I'm moving to Silicon Valley and living in my car - kurtvarner
http://kurtvarner.com/post/19347794553/a-man-a-car-and-his-startup
======
bradleyland
Best of luck!

A very good friend of mine traveled to all 31 NFL stadiums in a single year.
He and two other guys started in an RV, but ended up in a Chevy Suburban after
a "transmission incident". As he tells it, the weeks spent Suburban were
extremely difficult. The importance of good sleep cannot be understated. If
you find that you're not sleeping well, adjust your strategy. Otherwise you'll
pay a stiff penalty for sleep deprivation.

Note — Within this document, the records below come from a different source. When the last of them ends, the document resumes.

### config.mk
export PLATFORM = sky130hd
export DESIGN_NAME = alu_regbank_seq
export DESIGN_NICKNAME = d
export VERILOG_FILES = /design/src/rtl/alu_regbank_seq_pkg.sv /design/src/rtl/alu_regbank_seq_alu_nb.sv /design/src/rtl/alu_regbank_seq.sv
export SDC_FILE = /design/constraint.sdc
export NUM_CORES = 1
export LEC_CHECK = 0
export ABC_AREA = 1
export BUFFER_PORTS_ARGS = -buffer_cell sky130_fd_sc_hd__clkbuf_2
export CAP_MARGIN = 10
export CORE_UTILIZATION = 61
export DETAILED_ROUTE_END_ITERATION = 8
export GPL_ROUTABILITY_DRIVEN = 0
export GPL_TIMING_DRIVEN = 0
export HOLD_SLACK_MARGIN = 0.05
export PLACE_DENSITY_LB_ADDON = 0.2
export REMOVE_ABC_BUFFERS = 1
export SLEW_MARGIN = 20
export SYNTH_ARGS = -nofsm -noshare
export SYNTH_HDL_FRONTEND = slang
export SYNTH_HIERARCHICAL = 1
export SYNTH_SLANG_ARGS = --single-unit
### constraint.sdc
create_clock -name clk -period 5.8 [get_ports clk]
set_input_delay 1.16 -clock clk [delete_from_list [all_inputs] [get_ports clk]]
set_output_delay 1.16 -clock clk [all_outputs]
set_load 0.02 [all_outputs]
### src/rtl/alu_regbank_seq_pkg.sv
// Shared definitions for the sequenced ALU / register-bank block.
//   mode_e   : 2-bit operation class (step, ALU, bus move, NOP)
//   func_e   : 3-bit ALU function code, meaningful in ALU mode only
//   state_e  : 4-state operation sequencer
//   FLAG_*   : bit positions inside the {C,V,N,Z} flag vector
//   sel_width: width of a register index, never below 1
package alu_regbank_seq_pkg;

   typedef enum logic [1:0] {
      MODE_STEP = 2'b00,
      MODE_ALU  = 2'b01,
      MODE_MOVE = 2'b10,
      MODE_NOP  = 2'b11
   } mode_e;

   typedef enum logic [2:0] {
      FUNC_ADD = 3'b000,
      FUNC_SUB = 3'b001,
      FUNC_AND = 3'b010,
      FUNC_OR  = 3'b011,
      FUNC_XOR = 3'b100,
      FUNC_NOT = 3'b101,
      FUNC_SHL = 3'b110,
      FUNC_SHR = 3'b111
   } func_e;

   typedef enum logic [1:0] {
      ST_IDLE  = 2'b00,
      ST_FETCH = 2'b01,
      ST_EXEC  = 2'b10,
      ST_DONE  = 2'b11
   } state_e;

   localparam int FLAG_Z = 0;
   localparam int FLAG_N = 1;
   localparam int FLAG_V = 2;
   localparam int FLAG_C = 3;

   function automatic int sel_width(input int n);
      return (n > 1) ? $clog2(n) : 1;
   endfunction

endpackage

Another challenge you'll face is the fact that vagrancy is illegal in most
places. In a great twist of irony, it can be easier to be vagrant _without_ a
car than it is with. Cars are large, so they get noticed. Parking overnight in
just about any commercial parking lot could result in the police being called.
Interestingly enough, Walmart is tolerant of overnight parkers. Although, most
people are in RVs. I'm not sure if it's a policy discussed out in the open,
but you can park an RV in a Walmart parking lot overnight without getting
hassled in most places. You might try your luck rotating between a handful of
Walmarts in the area. I'd try to avoid parking in the same location many
nights in a row as not to get picked up.

------
ChuckMcM
Very inspiring.

Consider camping. In which sleeping in your car would be considered a very
very small RV. An annual pass to the county parks around here is $80 [1] and
there are some pretty close to the thick of things (see Sanborn Skyline [2]
for example) Its $24/night but they don't hassle you for sleeping there.
14-days in a row and then you have to go somewhere else.

[1]
[http://www.sccgov.org/portal/site/parks/agencyarticle?path=%...](http://www.sccgov.org/portal/site/parks/agencyarticle?path=%252Fv7%252FParks%2520and%2520Recreation%252C%2520Department%2520of%2520%2528DEP%2529%252FReservations%252FAnnual%2520Vehicle-
Vessel%2520Passes&contentId=bc7498ba77784010VgnVCM10000048dc4a92____)

[2]
[http://www.sccgov.org/portal/site/parks/menuitem.106844a55ca...](http://www.sccgov.org/portal/site/parks/menuitem.106844a55ca9d5a5dbc2bd4735cda429?path=/v7/Parks%20and%20Recreation,%20Department%20of%20%28DEP%29/Find%20a%20Park&contentId=b9247d256b784010VgnVCMP2200049dc4a92____&cpsextcurrchannel=1)

------
padwiki
Kurt,

Kudos on having the cajones to do whatever it takes to make your dream a
reality.

Couple of tips: First and foremost, the pariSoma idea doesn't seem like the
best bang for your buck. For a working space, Hacker Dojo (two blocks from my
house) is a much better value. Save that $300 a month (at least $600 after gas
and parking in the city or caltrain fees) and get a 24 hour fitness membership
(showers and exercise) and maybe 3 or 4 nights a month in a budget hotel for a
break. There are sooooo many networking events and meetups in the valley you
really don't have to pay $300 just to "have access" to any particular group.
Start with 106 miles and expand from there.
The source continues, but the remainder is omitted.